Epilog zu Schillers Glocke

        Freude dieser Stadt bedeute,
        Friede sey ihr erst Geläute!


Und so geschah's! Dem friedenreichen Klange
Bewegt' sich neu das Land und segenbar.
Ein frisches Glück erschien; im Hochgesange
Begrüßten wir das junge Fürstenpaar;
Im Vollgewühl, im lebensregen Drange
Vermischte sich die thät'ge Völkerschaar,
Und festlich ward an die geschmückten Stufen
Die Huldigung der Künste vorgerufen.

Da hör' ich schreckhaft mitternächt'ges Läuten,
Das dumpf und schwer die Trauertöne schwellt.
Ist's möglich? soll es unsern Freund bedeuten?
An dem sich jeder Wunsch geklammert hält.
Den Lebenswürd'gen soll der Tod erbeuten?
Ach! wie verwirrt solch ein Verlust die Welt!
Ach! was zerstört ein solcher Riß den Seinen!
Nun weint die Welt, und sollten wir nicht weinen?

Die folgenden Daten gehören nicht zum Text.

[src/rtl/hazard_fwd_ctrl_pkg.sv]
// hazard_fwd_ctrl_pkg
// Shared definitions for the pipeline hazard/forwarding controller:
//   - forwarding mux select codes (operand muxes in EX)
//   - destination-register mux codes (regdst)
//   - slot_t, the per-stage record tracked for EX, MEM and WB
//   - slot_is_writer(), which decides whether a slot will really update the
//     register file
package hazard_fwd_ctrl_pkg;

  // Operand-forwarding mux select codes. Code 2'b11 is never produced.
  localparam logic [1:0] FWD_REG   = 2'b00;
  localparam logic [1:0] FWD_EXMEM = 2'b01;
  localparam logic [1:0] FWD_MEMWB = 2'b10;

  // Destination-register mux codes.
  localparam logic [1:0] REGDST_RT   = 2'b00;
  localparam logic [1:0] REGDST_RD   = 2'b01;
  localparam logic [1:0] REGDST_RA   = 2'b10;
  localparam logic [1:0] REGDST_ZERO = 2'b11;

  // Register-address width of the slot record. The top casts into and out of
  // this width so that its REG_W parameter stays the single point of control.
  localparam int SLOT_DEST_W = 5;

  typedef struct packed {
    logic                   valid;
    logic                   regwrite;
    logic                   memread;
    logic [SLOT_DEST_W-1:0] dest;
  } slot_t;

  // Writes to register 0 are discarded by the register file, so a slot
  // targeting r0 must never be treated as a forwarding source or hazard.
  function automatic logic slot_is_writer(input slot_t s);
    return s.valid && s.regwrite && (s.dest != '0);
  endfunction

endpackage

[src/rtl/hazard_fwd_ctrl_fwd_sel_calc.sv]
// fwd_sel_calc
// Combinational per-operand forwarding comparator, evaluated while the
// consumer is still in ID (its result is registered into EX by the top).
// Ports:
//   uses_src   - consumer actually reads this operand
//   src        - consumer source register
//   ex_writer  - instruction currently in EX will write a nonzero register
//   ex_memread - that instruction is a load
//   ex_dest    - its destination register
//   mem_writer - instruction currently in MEM will write a nonzero register
//   mem_dest   - its destination register
//   sel        - forwarding select code for the consumer's EX cycle
module fwd_sel_calc
  import hazard_fwd_ctrl_pkg::*;
#(
  parameter int REG_W = 5
) (
  input  logic             uses_src,
  input  logic [REG_W-1:0] src,
  input  logic             ex_writer,
  input  logic             ex_memread,
  input  logic [REG_W-1:0] ex_dest,
  input  logic             mem_writer,
  input  logic [REG_W-1:0] mem_dest,
  output logic [1:0]       sel
);

  // The producer now in EX will sit in EX/MEM when the consumer reaches EX,
  // and the producer now in MEM will sit in MEM/WB. The nearer one holds the
  // newer value, so it is tested first. A load in EX has no result at the
  // EX/MEM register yet; the load-use stall covers that case instead.
  always_comb begin
    sel = FWD_REG;
    if (uses_src) begin
      if (ex_writer && !ex_memread && (ex_dest == src)) begin
        sel = FWD_EXMEM;
      end else if (mem_writer && (mem_dest == src)) begin
        sel = FWD_MEMWB;
      end
    end
  end

endmodule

Denn er war unser! Wie bequem, gesellig
Den hohen Mann der gute Tag gezeigt,
Wie bald sein Ernst, anschließend, wohlgefällig,
Zur Wechselrede heiter sich geneigt,
Bald raschgewandt, geistreich und sicherstellig,
Der Lebensplane tiefen Sinn erzeugt,
Und fruchtbar sich in Rath und That ergossen,
Das haben wir erfahren und genossen.

Denn er war unser! Mag das stolze Wort
Den lauten Schmerz gewaltig übertönen!
Er mochte sich bei uns, im sichern Port,
Nach wildem Sturm, zum Dauernden gewöhnen.
Indessen schritt sein Geist gewaltig fort
Ins Ewige des Wahren, Guten, Schönen,
Und hinter ihm, in wesenlosem Scheine,
Lag, was uns alle bändigt, das Gemeine.

Da schmückt' er sich die schöne Gartenzinne,
Von wannen er der Sterne Wort vernahm,
Das dem gleich ew'gen, gleich lebend'gen Sinne
Geheimnißvoll und klar entgegen kam.
Dort, sich und uns zu köstlichem Gewinne,
Verwechselt' er die Zeiten wundersam.
Nun sank der Mond, und zu erneuter Wonne,
Vom klaren Berg herüber schien die Sonne.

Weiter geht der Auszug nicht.